Nevada Legislature Week 4: Lawmakers dive into education issues |

Nevada Legislature Week 4: Lawmakers dive into education issues

Sandra Chereb
The Associated Press

Education policy and school funding will dominate the debate in Carson City as the fourth week of the 2013 Nevada Legislature begins Monday. Also on the agenda for the upcoming week are more budget reviews, animal cruelty, mopeds, sex trafficking, concealed weapons and holding the Legislature to the state’s Open Meeting Law.

But education will be front and center as lawmakers are scheduled to discuss everything from class sizes and full-day kindergarten to social promotion of grade school students and the mother of all state budgets, the Distributive School Account.

Here are five highlights of the legislative agenda for the upcoming week:


Republican Gov. Brian Sandoval has proposed increasing state support for K-12 education by $135 million for the upcoming two-year budget cycle. His plan would raise the basic, per-pupil support to $5,567, an increase of 3.5 percent, in the first year and to $5,697 in 2015, a 2.3 percent increase. His proposal includes $20 million to expand full-day kindergarten to more at-risk schools and $14 million to help students who don’t speak English as their native language.

But Democrats argue the governor’s proposals don’t go far enough. They want to expand full-day kindergarten to all schools in the state, an ambitious goal that could cost $60 million by some estimates.

On Monday, the Senate and Assembly education committees hold a joint hearing on SB182, a measure to require full-day kindergarten. The bill would also lower to 5 from 7 the age at which a child must attend school. The committees will also take up AB163, which would extend state funding for pre-kindergarten programs in districts with one or more at-risk elementary schools.

The education committees in another joint session Wednesday will consider AB161, a bill targeting social promotion of grade-schoolers, and AB162 targeting class size reduction.

The practice of social promotion moves a child from one grade to the next, whether the student has passed the necessary classwork or not, which proponents say helps children’s self-esteem. Critics say the practice sets children up for ongoing academic failure.

On Friday, Assembly Ways and Means and Senate Finance spend the morning combing through Department of Education budgets, including the Distributive School Account, the bulk of K-12 funding.


Pit bulls may get a bum rap in the court of public perception, but a bill to be heard by the Assembly Judiciary Committee would take a bite out of stereotypes. AB110 sponsored by Assemblyman James Ohrenschall, D-Las Vegas, would stipulate in law that a dog cannot be deemed dangerous or vicious based solely on breed.
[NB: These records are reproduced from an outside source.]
==> src/common/sps_pkg.sv <==
// Constants and types shared by the two-wire slave port, its checker and its bench.
// Assumes nothing.
package sps_pkg;

   localparam int unsigned BYTE_W   = 8;
   localparam int unsigned RX_DEPTH = 32;

   // Mode field encodings
   localparam logic [3:0] MODE_SLV7      = 4'h6;
   localparam logic [3:0] MODE_SLV10     = 4'h7;
   localparam logic [3:0] MODE_FW_IDLE   = 4'hB;
   localparam logic [3:0] MODE_SLV7_SP   = 4'hE;
   localparam logic [3:0] MODE_SLV10_SP  = 4'hF;

   // 10-bit address first byte prefix
   localparam logic [4:0] TEN_PREFIX     = 5'h1E;
   localparam logic [3:0] LAST_BIT       = 4'h7;
   localparam logic [3:0] BYTE_BITS      = 4'h8;

   // 10-bit address progress
   localparam logic [1:0] TEN_NONE       = 2'h0;
   localparam logic [1:0] TEN_HIGH_OK    = 2'h1;
   localparam logic [1:0] TEN_FULL_OK    = 2'h2;

   typedef enum logic [5:0] {
      ST_IDLE = 6'h01,
      ST_ADDR = 6'h02,
      ST_ACK  = 6'h04,
      ST_RX   = 6'h08,
      ST_TX   = 6'h10,
      ST_MACK = 6'h20
   } sps_state_t;

endpackage

==> src/common/sps_stream_if.sv <==
// Valid/ready byte stream between the slave port and its receive buffer.
// Assumes both ends run on the same clock.
`timescale 1ns/10ps
interface sps_stream_if #(parameter int unsigned WIDTH = 8);
   logic [WIDTH-1:0] data;
   logic             valid;
   logic             ready;

   modport src (output data, output valid, input ready);
   modport snk (input data, input valid, output ready);
endinterface

==> src/design/sps_rx_fifo.sv <==
// Receive buffer: memory plus a registered output stage.
// Assumes one clock and an active-low asynchronous reset.
`timescale 1ns/10ps
module sps_rx_fifo #(
   parameter int unsigned WIDTH = 8,
   parameter int unsigned DEPTH = 32
) (
   input  wire logic clk,     // System clock
   input  wire logic rst_b,   // Asynchronous reset, active low
   sps_stream_if.snk in_s,    // Filling side
   sps_stream_if.src out_s    // Draining side
);
   localparam int unsigned AW = $clog2(DEPTH);

   logic [WIDTH-1:0] mem [DEPTH];
   logic [AW-1:0]    wr_ptr,   next_wr_ptr;
   logic [AW-1:0]    rd_ptr,   next_rd_ptr;
   logic [AW:0]      count,    next_count;
   logic [WIDTH-1:0] out_data, next_out_data;
   logic             out_vld,  next_out_vld;
   logic             in_rdy,   next_in_rdy;
   logic             wr_en;
   logic             rd_en;

   assign in_s.ready  = in_rdy;
   assign out_s.data  = out_data;
   assign out_s.valid = out_vld;

   ////////////////////////////////////////////////////////////////////////
   always_comb begin
      wr_en         = in_s.valid && in_rdy;
      rd_en         = (count != '0) && (!out_vld || out_s.ready);
      next_wr_ptr   = wr_en ? AW'(wr_ptr + 1'b1) : wr_ptr;
      next_rd_ptr   = rd_en ? AW'(rd_ptr + 1'b1) : rd_ptr;
      next_count    = (AW+1)'(count + {{AW{1'b0}}, wr_en}
                                    - {{AW{1'b0}}, rd_en});
      next_out_data = rd_en ? mem[rd_ptr] : out_data;
      next_out_vld  = rd_en ? 1'b1 : (out_vld && !out_s.ready);
      // Output stage adds one slot
      next_in_rdy   = (next_count != (AW+1)'(DEPTH));
   end

   always_ff @(posedge clk) begin
      if (wr_en) begin
         mem[wr_ptr] <= in_s.data;
      end
   end

   always_ff @(posedge clk or negedge rst_b) begin
      if (!rst_b) begin
         wr_ptr   <= '0;
         rd_ptr   <= '0;
         count    <= '0;
         out_data <= '0;
         out_vld  <= 1'b0;
         in_rdy   <= 1'b1;
      end else begin
         wr_ptr   <= next_wr_ptr;
         rd_ptr   <= next_rd_ptr;
         count    <= next_count;
         out_data <= next_out_data;
         out_vld  <= next_out_vld;
         in_rdy   <= next_in_rdy;
      end
   end
endmodule // sps_rx_fifo

==> src/design/sps_i2c_slave.sv <==
// Two-wire serial port slave with start/stop events for firmware master.
// Assumes bus pins come from outside the clock domain; software signals
// are on clk. Pin enables are active low: low means the pin is pulled low.
//
// Notes on behaviour
// RULE1 - Full slave for 7-bit and 10-bit addresses; no general call.
// RULE2 - Start and stop conditions raise the interrupt flag for firmware in event slave modes and idle mode.
// RULE3 - Slave address and address mask held as separate registers.
// RULE4 - Enabled port makes clock and data pins open drain.
// RULE5 - Port overrides pins for acknowledge and transmit data.
// RULE6 - Sample on clock rise, change data on clock fall.
// RULE7 - Slew control bit drives pad slew limiters while enabled.
// RULE8 - Hidden shift register; bytes pass via buffer.
// RULE9 - Clock held low after a 10-bit address byte until address write.
// RULE10 - Clock held low while clock_release is clear.
// RULE11 - Software rewrites address after both 10-bit address bytes.
// RULE12 - Address update need sets its status bit and interrupt flag.
// RULE13 - Start and stop bits clear on reset and on port disable.
// RULE14 - Start and stop bits follow the most recent bus condition.
// RULE15 - Firmware master claims bus only after stop or when idle.
// RULE16 - Firmware master output is low; direction bit chooses level.
// RULE17 - Flag sets on each byte sent or received, and on start and stop in event slave modes and idle mode.
// RULE18 - Firmware master in idle mode or event slave modes.
// RULE19 - Interrupt enabled on busy bus fires at the next stop.
// RULE20 - Firmware watches data line and yields on arbitration loss.
// RULE21 - Slave keeps receiving after arbitration loss and acknowledges.
// RULE22 - Master waits until every device releases the clock line.
// RULE23 - Address match ignores bit positions cleared in the mask.
`timescale 1ns/10ps
module sps_i2c_slave
   import sps_pkg::*;
(
   input  wire logic              clk,                    // System clock
   input  wire logic              rst_b,                  // Async reset
   input  wire logic              scl_in,                 // Clock pin level
   input  wire logic              sda_in,                 // Data pin level
   output logic                   scl_out,                // Clock pin data
   output logic                   scl_oe_b,               // Clock drive en
   output logic                   sda_out,                // Data pin data
   output logic                   sda_oe_b,               // Data drive en
   output logic                   slew_limit,             // Pad slew ctl
   input  wire logic              port_enable,            // Port on
   input  wire logic [3:0]        mode_field,             // Mode select
   input  wire logic              scl_dir,                // 1 = input
   input  wire logic              sda_dir,                // 1 = input
   input  wire logic              slew_control,           // Slew bit
   input  wire logic [BYTE_W-1:0] slave_address_register, // Own address
   input  wire logic              address_write,          // Address written
   input  wire logic [BYTE_W-1:0] address_mask_register,  // 1 = compare
   input  wire logic              clock_release_set,      // Release pulse
   input  wire logic [BYTE_W-1:0] tx_byte,                // Byte to send
   input  wire logic              tx_load,                // Load tx_byte
   input  wire logic              flag_clear,             // Clear flags
   output logic [BYTE_W-1:0]      rx_byte,                // Received byte
   output logic                   rx_valid,               // Byte waiting
   input  wire logic              rx_ready,               // Byte taken
   output logic                   start_seen,             // Last was start
   output logic                   stop_seen,              // Last was stop
   output logic                   address_update_needed,  // Rewrite addr
   output logic                   port_interrupt_flag,    // Event flag
   output logic                   clock_release,          // Clock let go
   output logic                   read_not_write,         // Master reads
   output logic                   data_not_address,       // Last was data
   output logic                   receive_overflow        // Byte dropped
);

   ////////////////////////////////////////////////////////////////////////
   // Mode decoding
   function automatic logic slave_on(input logic [3:0] m);
      return (m == MODE_SLV7) || (m == MODE_SLV10) ||
             (m == MODE_SLV7_SP) || (m == MODE_SLV10_SP);
   endfunction

   function automatic logic ten_bit(input logic [3:0] m);
      return (m == MODE_SLV10) || (m == MODE_SLV10_SP);
   endfunction

   function automatic logic sp_events(input logic [3:0] m);
      return (m == MODE_SLV7_SP) || (m == MODE_SLV10_SP) ||
             (m == MODE_FW_IDLE);                                // RULE18
   endfunction

   // Clear mask bit is a don't care
   function automatic logic masked_eq(input logic [BYTE_W-1:0] a,
                                      input logic [BYTE_W-1:0] b,
                                      input logic [BYTE_W-1:0] m);
      return ((a ^ b) & m) == '0;                                // RULE23
   endfunction

   ////////////////////////////////////////////////////////////////////////
   // Pin synchronisers and bus condition detection
   logic [2:0] scl_sync;
   logic [2:0] sda_sync;
   logic       scl_s;
   logic       sda_s;
   logic       scl_rise;
   logic       scl_fall;
   logic       bus_start;
   logic       bus_stop;

   always_ff @(posedge clk or negedge rst_b) begin
      if (!rst_b) begin
         scl_sync <= 3'h7;
         sda_sync <= 3'h7;
      end else begin
         scl_sync <= {scl_sync[1:0], scl_in};
         sda_sync <= {sda_sync[1:0], sda_in};
      end
   end

   always_comb begin
      scl_s     = scl_sync[1];
      sda_s     = sda_sync[1];
      scl_rise  = scl_s && !scl_sync[2];
      scl_fall  = !scl_s && scl_sync[2];
      bus_start = scl_s && scl_sync[2] && !sda_s && sda_sync[2];
      bus_stop  = scl_s && scl_sync[2] && sda_s && !sda_sync[2];
   end

   ////////////////////////////////////////////////////////////////////////
   // Receive buffer
   sps_stream_if #(.WIDTH(BYTE_W)) push_s ();
   sps_stream_if #(.WIDTH(BYTE_W)) pop_s ();

   sps_rx_fifo #(.WIDTH(BYTE_W), .DEPTH(RX_DEPTH)) u_rx_fifo (
      .clk   (clk),
      .rst_b (rst_b),
      .in_s  (push_s.snk),
      .out_s (pop_s.src)
   );

   assign rx_byte      = pop_s.data;
   assign rx_valid     = pop_s.valid;
   assign pop_s.ready  = rx_ready;

   ////////////////////////////////////////////////////////////////////////
   // Protocol engine
   sps_state_t        state,    next_state;
   logic [3:0]        bits,     next_bits;
   logic [BYTE_W-1:0] shreg,    next_shreg;                      // RULE8
   logic [BYTE_W-1:0] tx_hold,  next_tx_hold;
   logic [BYTE_W-1:0] push_d,   next_push_d;
   logic              push_v,   next_push_v;
   logic [1:0]        ten_st,   next_ten_st;
   logic              loaded,   next_loaded;
   logic              sda_drv,  next_sda_drv;
   logic              scl_drv,  next_scl_drv;
   logic              next_start, next_stop, next_ua, next_flag;
   logic              next_ckp, next_rnw, next_dna, next_ovf;
   logic              next_scl_oe_b, next_sda_oe_b, next_slew;
   logic [BYTE_W-1:0] rbyte;
   logic              hit;
   logic              set_flag;

   assign push_s.data  = push_d;
   assign push_s.valid = push_v;

   always_comb begin
      next_state   = state;
      next_bits    = bits;
      next_shreg   = shreg;
      next_tx_hold = tx_load ? tx_byte : tx_hold;
      next_push_d  = push_d;
      next_push_v  = push_v && !push_s.ready;
      next_ten_st  = ten_st;
      next_loaded  = loaded;
      next_sda_drv = sda_drv;
      next_start   = start_seen;
      next_stop    = stop_seen;
      next_ua      = address_update_needed && !address_write;    // RULE11
      next_ckp     = clock_release || clock_release_set;         // RULE10
      next_rnw     = read_not_write;
      next_dna     = data_not_address;
      next_ovf     = receive_overflow && !flag_clear;
      set_flag     = 1'b0;
      rbyte        = {shreg[BYTE_W-2:0], sda_s};
      hit          = 1'b0;

      if (bus_start) begin
         next_start = 1'b1;                                      // RULE14
         next_stop  = 1'b0;
         set_flag   = sp_events(mode_field);                     // RULE2
      end
      if (bus_stop) begin
         next_start  = 1'b0;                                     // RULE14
         next_stop   = 1'b1;
         set_flag    = sp_events(mode_field);                    // RULE19
         next_ten_st = TEN_NONE;
      end

      if (bus_start || bus_stop) begin
         next_state   = bus_start && slave_on(mode_field) ? ST_ADDR
                                                          : ST_IDLE;
         next_bits    = '0;
         next_sda_drv = 1'b0;
         next_dna     = 1'b0;
      end else begin
         case (state)
            ST_ADDR: begin
               if (scl_rise) begin                               // RULE6
                  next_shreg = rbyte;
                  next_bits  = 4'(bits + 1'b1);
                  if (bits == LAST_BIT) begin
                     if (!ten_bit(mode_field)) begin              // RULE1
                        hit      = masked_eq(rbyte, slave_address_register,
                                   {address_mask_register[7:1], 1'b0});
                        next_rnw = rbyte[0];
                     end else if (rbyte[7:3] == TEN_PREFIX) begin
                        hit = masked_eq(rbyte, slave_address_register,
                              {5'h00, address_mask_register[2:1], 1'b0});
                        next_rnw = rbyte[0];
                        if (!rbyte[0]) begin
                           next_ten_st = hit ? TEN_HIGH_OK : TEN_NONE;
                           next_ua     = hit;                     // RULE9
                        end else begin
                           hit = hit && (ten_st == TEN_FULL_OK);
                        end
                     end else if (ten_st == TEN_HIGH_OK) begin
                        hit = masked_eq(rbyte, slave_address_register,
                                        address_mask_register);
                        next_ten_st = hit ? TEN_FULL_OK : TEN_NONE;
                        next_ua     = hit;                        // RULE12
                        next_rnw    = 1'b0;
                     end
                     if (hit) begin
                        set_flag = 1'b1;                          // RULE17
                        next_state = ST_ACK;                      // RULE21
                     end else begin
                        next_state = ST_IDLE;
                     end
                  end
               end
            end
            ST_ACK: begin
               if (scl_fall) begin                               // RULE6
                  if (!sda_drv) begin
                     next_sda_drv = 1'b1;                         // RULE5
                  end else begin
                     next_sda_drv = 1'b0;
                     next_bits    = '0;
                     next_loaded  = 1'b0;
                     if (!data_not_address && ten_st == TEN_HIGH_OK) begin
                        next_state = ST_ADDR;
                     end else begin
                        next_dna   = 1'b1;
                        next_ckp   = read_not_write ? 1'b0 : next_ckp; // RULE10
                        next_state = read_not_write ? ST_TX : ST_RX;
                     end
                  end
               end
            end
            ST_RX: begin
               if (scl_rise) begin
                  next_shreg = rbyte;
                  next_bits  = 4'(bits + 1'b1);
                  if (bits == LAST_BIT) begin
                     set_flag = 1'b1;                             // RULE17
                     if (push_s.ready && !push_v) begin
                        next_push_d = rbyte;
                        next_push_v = 1'b1;
                        next_state  = ST_ACK;
                     end else begin
                        next_ovf   = 1'b1;
                        next_state = ST_IDLE;
                     end
                  end
               end
            end
            ST_TX: begin
               if (!loaded) begin
                  // Load in low phase only
                  if (clock_release && !scl_s) begin
                     next_shreg   = tx_hold;
                     next_sda_drv = !tx_hold[BYTE_W-1];          // RULE5
                     next_loaded  = 1'b1;
                  end
               end else if (scl_rise) begin
                  next_bits = 4'(bits + 1'b1);
               end else if (scl_fall) begin                      // RULE6
                  if (bits == BYTE_BITS) begin
                     next_sda_drv = 1'b0;
                     next_state   = ST_MACK;
                  end else begin
                     next_shreg   = {shreg[BYTE_W-2:0], 1'b0};
                     next_sda_drv = !shreg[BYTE_W-2];
                  end
               end
            end
            ST_MACK: begin
               if (scl_rise) begin
                  set_flag = 1'b1;                                // RULE17
                  if (!sda_s) begin
                     next_ckp    = 1'b0;                          // RULE10
                     next_bits   = '0;
                     next_loaded = 1'b0;
                     next_state  = ST_TX;
                  end else begin
                     next_state  = ST_IDLE;
                  end
               end
            end
            ST_IDLE: begin
               next_sda_drv = 1'b0;
            end
            default: begin
               next_state = ST_IDLE;
            end
         endcase
      end

      // Hold clock low until released
      next_scl_drv = (scl_fall || scl_drv) &&
                     (!next_ckp || next_ua);                     // RULE9

      // Set wins over clear
      next_flag = (port_interrupt_flag && !flag_clear) || set_flag;

      if (!port_enable) begin
         next_state   = ST_IDLE;
         next_start   = 1'b0;                                     // RULE13
         next_stop    = 1'b0;
         next_ua      = 1'b0;
         next_ckp     = 1'b1;
         next_sda_drv = 1'b0;
         next_scl_drv = 1'b0;
         next_ten_st  = TEN_NONE;
         next_dna     = 1'b0;
         next_rnw     = 1'b0;
      end

      // Drive low only; clear direction bit pulls low
      next_scl_oe_b = !(port_enable &&
                        (next_scl_drv || !scl_dir));             // RULE4
      next_sda_oe_b = !(port_enable &&
                        (next_sda_drv || !sda_dir));             // RULE16
      next_slew     = port_enable && slew_control;               // RULE7
   end

   always_ff @(posedge clk or negedge rst_b) begin
      if (!rst_b) begin
         state                 <= ST_IDLE;
         bits                  <= '0;
         shreg                 <= '0;
         tx_hold               <= '0;
         push_d                <= '0;
         push_v                <= 1'b0;
         ten_st                <= TEN_NONE;
         loaded                <= 1'b0;
         sda_drv               <= 1'b0;
         scl_drv               <= 1'b0;
         start_seen            <= 1'b0;                           // RULE13
         stop_seen             <= 1'b0;
         address_update_needed <= 1'b0;
         port_interrupt_flag   <= 1'b0;
         clock_release         <= 1'b1;
         read_not_write        <= 1'b0;
         data_not_address      <= 1'b0;
         receive_overflow      <= 1'b0;
         scl_out               <= 1'b0;
         sda_out               <= 1'b0;
         scl_oe_b              <= 1'b1;
         sda_oe_b              <= 1'b1;
         slew_limit            <= 1'b0;
      end else begin
         state                 <= next_state;
         bits                  <= next_bits;
         shreg                 <= next_shreg;
         tx_hold               <= next_tx_hold;
         push_d                <= next_push_d;
         push_v                <= next_push_v;
         ten_st                <= next_ten_st;
         loaded                <= next_loaded;
         sda_drv               <= next_sda_drv;
         scl_drv               <= next_scl_drv;
         start_seen            <= next_start;
         stop_seen             <= next_stop;
         address_update_needed <= next_ua;
         port_interrupt_flag   <= next_flag;
         clock_release         <= next_ckp;
         read_not_write        <= next_rnw;
         data_not_address      <= next_dna;
         receive_overflow      <= next_ovf;
         scl_out               <= 1'b0;
         sda_out               <= 1'b0;
         scl_oe_b              <= next_scl_oe_b;
         sda_oe_b              <= next_sda_oe_b;
         slew_limit            <= next_slew;
      end
   end

endmodule // sps_i2c_slave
Another bill, AB115, would require police officers to inform victims of domestic violence of steps that can be taken to protect their pets, or their children’s pets, when advising them about court protection orders.

Sen. Mark Manendo, D-Las Vegas, wants to fix the unintended consequence of a bill passed by the 2011 Legislature with SB73, which is up for a hearing Thursday before the Senate Natural Resources Committee.

“Cooney’s Law” enacted two years was supposed to encourage people to speak up about animal cruelty by allowing them to report it anonymously. Instead, it made all information about animal cruelty cases confidential, prohibiting law enforcement or prosecutors from even releasing information. Manendo’s bill clarifies the language.


Concealed weapon permit requirements would be eased under a bill sponsored by Sen. James Settelmeyer, R-Minden. Under existing law, a person needs only one permit to carry a revolver or semi-automatic firearm, but the permit must list each category of weapon the person is competent to handle.

SB76 would still require a gun owner to demonstrate competence before obtaining a concealed weapon permit, but the permit would be valid for all handguns the person owns or later acquires.


Scooting around town on a moped would get a little more expensive under a bill to be heard by the Assembly Transportation Committee on Tuesday. AB101 would require the two-wheeled machines to be registered, with a proposed annual license plate fee of $33. Passage of the bill would require a two-thirds majority in the Assembly and Senate since it involves imposes a new fee.


Nevada lawmakers would be bound to similar rules as local government bodies under AB118, dubbed the Legislative Open Meeting Law. While existing state law sets up rules for local governments, it also contains an exemption for the state Legislature. The Assembly Legislative Operations and Election Committee hears the proposal Thursday.